イタリア・カトリック・ガイド・スカウト協会(AGESCI)は、トランスジェンダーの個人を含むLGBTの人々が組織内で指導的および教育的な役職に就くことを許可する文書を採択した。

「性自認ならびに性的および感情的指向(Gender identity and sexual and affective orientation)」と題されたこの文書は、性的指向と性自認をもはや教育活動から大人を排除する基準として機能させることはできないと述べている。ニュー・ウェイズ・ミニストリー(New Ways Ministry) によると、この決定は2022年に協会内で開始された対話プロセスの結果である。文書のテキストは、偏見を克服し、包括性(インクルージョン)を促進する必要性を強調している。

女性とシビル・ユニオン(法的に承認されたパートナーシップ)を結んでいるLGBTのスカウトリーダー、ルイサ・アリオト(Luisa Alioto)はインタビューで、新しい規則の採択は希望をもたらし、LGBTの人々が教会で公に奉仕できることを確認するものであると指摘した。
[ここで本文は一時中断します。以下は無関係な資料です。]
This is an optimization exercise on Yosys and OpenROAD, whose aim is small area and few clock cycles, not a production implementation.
Only simulation tests tie the RTL to the original design; equivalence was not proved.

==> job 9023 <==
Design oscillator_bank_renderer, start of the top module:
module oscillator_bank_renderer (
    input  wire        clk,
    input  wire        rst,
    input  wire        cmd_valid,
    output wire        cmd_ready,
    input  wire [31:0] cmd_word,
    output wire        rsp_valid,
    input  wire        rsp_ready,
    output wire [31:0] rsp_data,
    output wire        smp_valid,
    input  wire        smp_ready,
    output wire [7:0]  smp_data
);
==> flow/config.mk <==
export PLATFORM = sky130hd
export DESIGN_NAME = oscillator_bank_renderer
export DESIGN_NICKNAME = oscillator_bank_renderer
export VERILOG_FILES = /design/flow/design.v
export SDC_FILE = /design/flow/constraint.sdc
export NUM_CORES = 4
export LEC_CHECK = 0
export CAP_MARGIN = 40
export CORE_MARGIN = 2
export CORE_UTILIZATION = 40
export CTS_CLUSTER_DIAMETER = 100
export CTS_CLUSTER_SIZE = 25
export SLEW_MARGIN = 40
==> flow/constraint.sdc <==
create_clock -name core_clock -period 20.0 [get_ports {clk}]
set_input_delay 4.0000 -clock core_clock [delete_from_list [all_inputs] [get_ports {clk}]]
set_output_delay 4.0000 -clock core_clock [all_outputs]
set_load 0.01 [all_outputs]
run.sh (not shown) runs the stock make flow with config.mk's settings and CLKGATE_MAP_FILE= SYNTH_SCRIPT=/design/flow/synth_recipe.tcl, a recipe that flattens the netlist after the stock synthesis.
==> job 7736 (differences from job 9023) <==
--- a/flow/design.v
+++ b/flow/design.v
@@ -123,16 +123,18 @@
                 radd[i] = a[i] ^ b[i] ^ c;
                 c = (a[i] & b[i]) | ((a[i] ^ b[i]) & c);
             end
             radd[16] = c;
         end
     endfunction
     wire accept = (st == S_IDLE) && cmd_valid;
     wire legal  = (cause == 4'd0);
+    wire [2:0] rs_j = rsp_reg[4:2];
+    wire [1:0] rs_k = rsp_reg[2:1];
     reg [31:0] rd_val;
     always @(*) begin
         rd_val = 32'd0;
         if (!rsp_zero) begin
             case (rsp_reg)
             8'h00: rd_val = {29'd0, timbre, psync};
             8'h01: rd_val = {24'd0, st_cause, 2'b00, st_ovf, st_ill};
             8'h02: rd_val = {16'd0, SLICE_LEN};
@@ -254,17 +256,17 @@
     wire  [15:0]      imm_m1 = radd(imm, 16'hFFFF, 1'b0);
     always @(*) begin
         for (int c = 0; c < 4; c++) begin
             logic [16:0] mid, d_es, d_se, asum, adiff, cn;
             logic        cy;
             seg_s[c]    = (start_r[c] == 16'd0) ? end_r[c] : start_r[c];
             seg_e[c]    = (end_r[c] == 16'd0) ? start_r[c] : end_r[c];
             d_es        = radd(seg_e[c], ~seg_s[c], 1'b1);
-            d_se        = radd(~d_es[15:0], 16'd0, 1'b1);       
+            d_se        = radd(seg_s[c], ~seg_e[c], 1'b1);
             g_up[c]     = d_es[16];
             g_dist[c]   = g_up[c] ? d_es[15:0] : d_se[15:0];
             mid         = radd(seg_s[c], seg_e[c], 1'b0);
             cur_init[c] = (imm == 16'd1) ? mid[16:1] : seg_s[c];
             asum        = radd(gl_acc[c], gl_r[c], 1'b0);
             adiff       = radd(asum[15:0], ~pl_nm1, 1'b1);
             cy          = asum[16] | adiff[16];
             cy_now[c]   = cy;
Settings changed: CAP_MARGIN 40 to 30, CTS_CLUSTER_DIAMETER 100 to 80, PLACE_DENSITY set to 0.7, SLEW_MARGIN 40 to 30.
==> summary.txt <==
- Routed wl met3: 76500 um
- Dpl hpwl: 494000 um
- Vias in the first global route: roughly 110k
- Status: complete, no violations
- Area of the multi-input gates: 0.0850 mm2
- Compound-Gate Fraction of Synth Area: 24.5%
- Min Clock Period, post-route: 17.16 ns
(the above is from job 9023)
==> summary.txt <==
- Min Clock Period, post-route: 17.41 ns
- Area share of the largest cell type after synthesis: between 10% and 20%
- Area of the multi-input gates: 0.0839 mm2
- Status: complete, no violations
- Vias in the first global route: ~110k
- Compound-Gate Fraction of Synth Area: 23.4%
- Routed wl met3: 82000 um
- Dpl hpwl: 451000 um
(the above is from job 7736)
Testbench counts of job 9023, summed over its fixed seeds: cycles 12,151.
Testbench counts of job 7736, summed over its fixed seeds: cycles 12,151.

---

==> run G: inputs <==
Another version of the RTL of oscillator_bank_renderer (not shown whole).
Settings: LEC_CHECK=0, CAP_MARGIN=20, CORE_MARGIN=2, CORE_UTILIZATION=40, SLEW_MARGIN=20; clock period 20.0 ns.
==> inputs of run B, as changes to run G <==
--- a/flow/design.v
+++ b/flow/design.v
@@ -44,16 +44,16 @@
     logic signed [7:0] out_r;
     logic             eng;         
     logic             pl_nr;       
     logic [1:0]       pl_src;
     logic [15:0]      pl_nm1;      
     logic [3:0]       g_upr;       
     logic [15:0]      pfin;        
-    logic [3:0][15:0] cur_nx;      
-    logic             nx_ok;       
+    logic [3:0]       gl_cy;       
+    logic             cy_ok;       
     logic [15:0]      pl_left;     
     logic             cur_ok;      
     logic [3:0]       gq_ok;       
     logic [3:0][15:0] gl_q;        
     logic [3:0][15:0] gl_r;        
     logic [3:0][15:0] gl_acc;      
     assign cmd_ready = (st == S_IDLE);
@@ -215,64 +215,48 @@
     wire [16:0] am_ng = radd(~am_ce[15:0], 16'd0, 1'b1);
     wire [15:0] am_mix = am_n ? am_ng[15:0] : {13'd0, am_fl};
     wire [16:0] fr_a = radd(sx(f_neg[0], f_mag[0]), sx(f_neg[1], f_mag[1]), f_neg[0]);
     wire [16:0] fr_b = radd(sx(f_neg[2], f_mag[2]), am_mix, f_neg[1]);
     wire [16:0] fr_c = radd(fr_a[15:0], fr_b[15:0], f_neg[2]);
     wire [7:0]  fric_sum = fr_c[7:0];
     logic [3:0][15:0] seg_s, seg_e, g_dist, cur_init, cur_next, acc_next;
-    logic [3:0]       g_up;
+    logic [3:0]       g_up, cy_now;
     wire  [15:0]      imm_m1 = radd(imm, 16'hFFFF, 1'b0);
     always @(*) begin
         for (int c = 0; c < 4; c++) begin
             logic [16:0] mid, d_es, d_se, asum, adiff, cn;
             logic        cy;
             seg_s[c]    = (start_r[c] == 16'd0) ? end_r[c] : start_r[c];
             seg_e[c]    = (end_r[c] == 16'd0) ? start_r[c] : end_r[c];
             d_es        = radd(seg_e[c], ~seg_s[c], 1'b1);
             d_se        = radd(seg_s[c], ~seg_e[c], 1'b1);
             g_up[c]     = d_es[16];
             g_dist[c]   = g_up[c] ? d_es[15:0] : d_se[15:0];
             mid         = radd(seg_s[c], seg_e[c], 1'b0);
             cur_init[c] = (imm == 16'd1) ? mid[16:1] : seg_s[c];
-            asum        = radd(gl_acc[c], gl_r[c], 1'b0);
+            asum        = radd(gl_acc[c], (c == 0) ? u_r[0] : gl_r[c], 1'b0);
             adiff       = radd(asum[15:0], ~pl_nm1, 1'b1);
             cy          = asum[16] | adiff[16];
+            cy_now[c]   = cy;
             acc_next[c] = cy ? adiff[15:0] : asum[15:0];
-            cn          = radd(cur_nx[c], gl_q[c] ^ {16{~g_upr[c]}}, cy ^ ~g_upr[c]);
+            cn          = radd(cur[c], ((c == 0) ? u_q[0] : gl_q[c]) ^ {16{~g_upr[c]}}, gl_cy[c] ^ ~g_upr[c]);
             cur_next[c] = cn[15:0];
         end
     end
     logic [3:0]       u_ld, u_env, u_busy, u_last, u_mute, u_job;   
     logic [3:0][15:0] u_x, u_dld, u_d, u_q, u_r, u_nq, u_nr, u_hp;
     logic [3:0][3:0]  u_ahi;
-    obr_divg u_div0 (
-        .clk    (clk),
-        .rst    (rst),
-        .ld     (u_ld[0]),
-        .x      (u_x[0]),
-        .d      (pl_nm1),
-        .qr     (u_q[0]),
-        .rem    (u_r[0]),
-        .busy   (u_busy[0]),
-        .last_q (u_last[0]),
-        .nq     (u_nq[0]),
-        .nrem   (u_nr[0])
-    );
-    assign u_mute[0] = 1'b0;
-    assign u_ahi[0]  = 4'd0;
-    assign u_hp[0]   = 16'd0;
-    assign u_d[0]    = pl_nm1;
     generate
-        for (g = 1; g < 4; g = g + 1) begin : g_div
+        for (g = 0; g < 4; g = g + 1) begin : g_div
             localparam [4:0] WK = (g == 1) ? 5'd16 : (g == 2) ? 5'd12 : 5'd9;
             obr_divu #(.W(WK)) u_div (
                 .clk    (clk),
                 .rst    (rst),
                 .ld     (u_ld[g]),
-                .ld_env (u_env[g]),
+                .ld_env (g == 0 ? 1'b0 : u_env[g]),
                 .x      (u_x[g]),
                 .d_ld   (u_dld[g]),
                 .d      (u_d[g]),
                 .p      (pfin),
                 .qr     (u_q[g]),
                 .rem    (u_r[g]),
                 .hp     (u_hp[g]),
@@ -290,18 +274,17 @@
     wire env_ready = !pl_buzz || (!(|u_busy[3:1]) && !(|u_job[3:1]));
     wire rend_last = (rstate == R_EMIT) && (rcnt == 18'd1) && smp_ready;
     wire rend_keep = (rstate == R_EMIT) && ((rcnt == 18'd2 && smp_ready) || (rcnt == 18'd1 && !smp_ready));
     wire rend_free = (rstate == R_OFF) || rend_last || rend_keep;
     wire w_go      = (st == S_RUN) && eng && (pl_left != 16'd0) && cur_ok && env_ready &&
                      (pl_nr || rend_free);
     wire more      = (pl_left != 16'd1);
-    wire g_at_w    = w_go && more && nx_ok;
-    wire g_late    = (st == S_RUN) && eng && (pl_left != 16'd0) && !cur_ok && nx_ok &&
+    wire g_at_w    = w_go && more && (&gq_ok) && cy_ok;
+    wire g_late    = (st == S_RUN) && eng && (pl_left != 16'd0) && !cur_ok && (&gq_ok) && cy_ok &&
                      !(pl_buzz && (|u_busy[3:1]));
-    wire nx_adv    = (st == S_RUN) && eng && !pl_nr && !nx_ok && (&gq_ok);
     wire g_go      = g_at_w || g_late;
     wire adv       = (rstate == R_FIRST) || ((rstate == R_EMIT) && smp_ready && (rcnt != 18'd1));
     wire a_play    = accept && legal && (op == OP_PLAY) && (imm != 16'd0) && (c_src != SRC_SIL);
     wire a_cenv    = accept && legal && (op == OP_CENV) && (c_src == SRC_BUZZ);
     always @(*) begin
         for (int c = 0; c < 4; c++) begin
             u_ld[c]  = 1'b0;
@@ -320,16 +303,16 @@
             end else if (c != 0 && a_cenv) begin
                 u_ld[c]  = 1'b1;
                 u_env[c] = 1'b1;
                 u_x[c]   = cur[c];
             end else if (c != 0 && pl_buzz && g_go) begin
                 u_ld[c]  = 1'b1;
                 u_env[c] = 1'b1;
-                u_x[c]   = cur_nx[c];
-                u_dld[c] = cur_nx[0];
+                u_x[c]   = cur_next[c];
+                u_dld[c] = cur_next[0];
             end else if (c != 0 && pl_buzz && w_go && more && !gq_ok[c]) begin
                 u_ld[c]  = 1'b1;
             end
         end
     end
     logic [3:1][15:0] k_flo, k_fhi, k_plo, k_phi;
     logic [3:1][4:0]  k_alo, k_ahi;
@@ -351,19 +334,23 @@
     end
     wire [16:0] pfin_nx  = radd(pfin, {cur[0][13:0], 2'b00}, 1'b0);
     wire [16:0] left_dec = radd(pl_left, 16'hFFFF, 1'b0);
     wire [16:0] rc_lo    = radd(rcnt[15:0], 16'hFFFF, 1'b0);
     wire [16:0] rc_hi    = radd({14'd0, rcnt[17:16]}, 16'hFFFF, rc_lo[16]);
     wire [17:0] rcnt_dec = {rc_hi[1:0], rc_lo[15:0]};
     always @(posedge clk) begin
+        gl_cy <= (&gq_ok) ? cy_now : 4'd0;
+        cy_ok <= !g_go;
         for (int c = 0; c < 4; c++) begin
             if (u_ld[c]) u_job[c] <= !u_env[c];
             if (u_job[c] && u_last[c] && !u_ld[c]) begin
-                gl_q[c]  <= u_nq[c];
-                gl_r[c]  <= u_nr[c];
+                if (c != 0) begin
+                    gl_q[c] <= u_nq[c];
+                    gl_r[c] <= u_nr[c];
+                end
                 gq_ok[c] <= 1'b1;
             end
         end
         if (rst || (accept && op == OP_RESET && legal)) begin
             osc_freq   <= '0;
             osc_phase  <= '0;
             osc_tmb    <= '0;
@@ -477,16 +464,14 @@
                                 pl_nm1  <= imm_m1;
                                 g_upr   <= g_up;
                                 pfin    <= osc_phase[0];
                                 pl_left <= imm;
                                 cur_ok  <= 1'b1;
                                 gq_ok   <= 4'd0;
                                 cur     <= cur_init;
-                                cur_nx  <= cur_init;
-                                nx_ok   <= 1'b0;
                                 gl_acc  <= '0;
                             end
                         end
                     end
                     default: ;    
                     endcase
                 end
@@ -511,21 +496,17 @@
             if (rstate == R_EMIT && smp_ready) rcnt <= rcnt_dec[17:0];
             if (rend_last && !w_go) begin
                 rstate <= R_OFF;
                 if (!eng || pl_left == 16'd0) st <= S_IDLE;
             end
             if (g_go) begin
                 for (int c = 0; c < 4; c++)
-                    if (!(c == 0 && pl_src == SRC_ASP)) cur[c] <= cur_nx[c];
-                cur_ok <= 1'b1;
-            end
-            if (g_go || nx_adv) begin
-                cur_nx <= cur_next;
+                    if (!(c == 0 && pl_src == SRC_ASP)) cur[c] <= cur_next[c];
                 gl_acc <= acc_next;
-                nx_ok  <= 1'b1;
+                cur_ok <= 1'b1;
             end
             if (w_go) begin
                 pl_left <= left_dec[15:0];
                 pfin    <= pfin_nx[15:0];
                 if (more && !g_at_w) cur_ok <= 1'b0;
                 if (pl_src == SRC_ASP) begin
                     cur[0]      <= 16'd0;
@@ -631,17 +612,17 @@
     wire [3:0]  s_q = {s1[16], s2[16], s3[16], s4[16]};
     assign nq   = {qr[11:0], s_q};
     assign nrem = s4[15:0];
     wire [16:0] h1 = radd({hp[11:0], 4'd0}, qr[0] ? p : 16'd0, 1'b0);
     wire [16:0] h2 = radd(h1[15:0], qr[1] ? {p[14:0], 1'b0} : 16'd0, 1'b0);
     wire [16:0] h3 = radd(h2[15:0], qr[2] ? {p[13:0], 2'd0} : 16'd0, 1'b0);
     wire [16:0] h4 = radd(h3[15:0], qr[3] ? {p[12:0], 3'd0} : 16'd0, 1'b0);
-    wire c1 = radd({4'd0, x[15:4]},   ~d_ld, 1'b1) >> 16;
-    wire c2 = radd({8'd0, x[15:8]},   ~d_ld, 1'b1) >> 16;
-    wire c3 = radd({12'd0, x[15:12]}, ~d_ld, 1'b1) >> 16;
+    wire c1 = ({4'd0, x[15:4]}   >= d_ld);
+    wire c2 = ({8'd0, x[15:8]}   >= d_ld);
+    wire c3 = ({12'd0, x[15:12]} >= d_ld);
     always @(posedge clk) begin
         if (rst) begin
             cnt <= 3'd0;
             ah  <= 1'b0;
             hv  <= 1'b0;
         end else if (ld) begin
             hp <= 16'd0;
==> comparison table <==
|  | run G | run B |
|---|---|---|
| Outcome | timing/DRC/antenna clean | timing/DRC/antenna clean |
| Std-Cell Rows | 200 | 199 |
| Last weighted congestion value of the routability-driven placer | 1.08 | 1.05 |
| Setup slack of the worst register-to-register path | 2.82 ns | 2.42 ns |
| Effective utilization at floorplan | 40.2% | 40.3% |
| Synth Area in Compound Gates | 21.8% | 21.3% |
| Final layout net count | 14712 | 15174 |
| Routed vias | 110814 | 111542 |
| Signal inverters | 1176 | 1128 |
| Placed standard-cell area | 0.125 mm2 | 0.124 mm2 |
| Sequential fraction of total cell area | 23.7% | 21.6% |
| Multiplexer fraction of the synthesized cell area | 6.61% | 7.13% |
| Multi-input gate area | 0.0811 mm2 | 0.0834 mm2 |
| Final design instance area without fill | 0.130 mm2 | 0.129 mm2 |
Testbench counts of run G, summed over its fixed seeds: cycles 13,606.
Testbench counts of run B, summed over its fixed seeds: cycles 12,956.

==> static timing again, ports no longer ideal <==
The results above use ideal ports. As a check the final layouts listed here were re-extracted and re-timed, cells and wires unchanged.
Step 1 (the two cells are an assumption about what drives the block):
set clk [get_ports {clk}]
set_driving_cell -lib_cell sky130_fd_sc_hd__clkbuf_16 $clk
set_driving_cell -lib_cell sky130_fd_sc_hd__buf_2 [delete_from_list [all_inputs] $clk]
Step 2 also shifts input and output timing later by t, the mid clock arrival at the registers, as if the neighbouring blocks saw the same clock.
Slacks: no drivers / after step 1 / after step 2; pairs: no drivers / after step 1.
run	shift t [ns]	setup WS [ns]	latest minus earliest clock arrival (ns)	worst data-port slew with drivers (ns)	cell pins on the clock port's net
job 9023	0.914	2.836 / 2.836 / 2.836	0.068 / 0.068	0.11	1
job 7736	0.933	2.591 / 2.591 / 2.591	0.113 / 0.113	0.10	1
run G	0.958	2.816 / 2.816 / 2.816	0.085 / 0.085	0.19	1
run B	0.992	2.418 / 2.418 / 2.418	0.061 / 0.061	0.05	1
After both steps setup and hold are still met in every run listed.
AGESCIの決定は、社会に二極化した反応を引き起こした。イタリアのLGBT組織アルチゲイ(Arcigay)は、新しい規則を歓迎し、長年の差別の終わりと呼んだ。同時に、保守的なグループであるプロ・ヴィータ&ファミリア(Pro Vita & Famiglia)は、この決定は子供をカトリック組織に送る家族の信頼を裏切るものであると述べて、協会を批判した。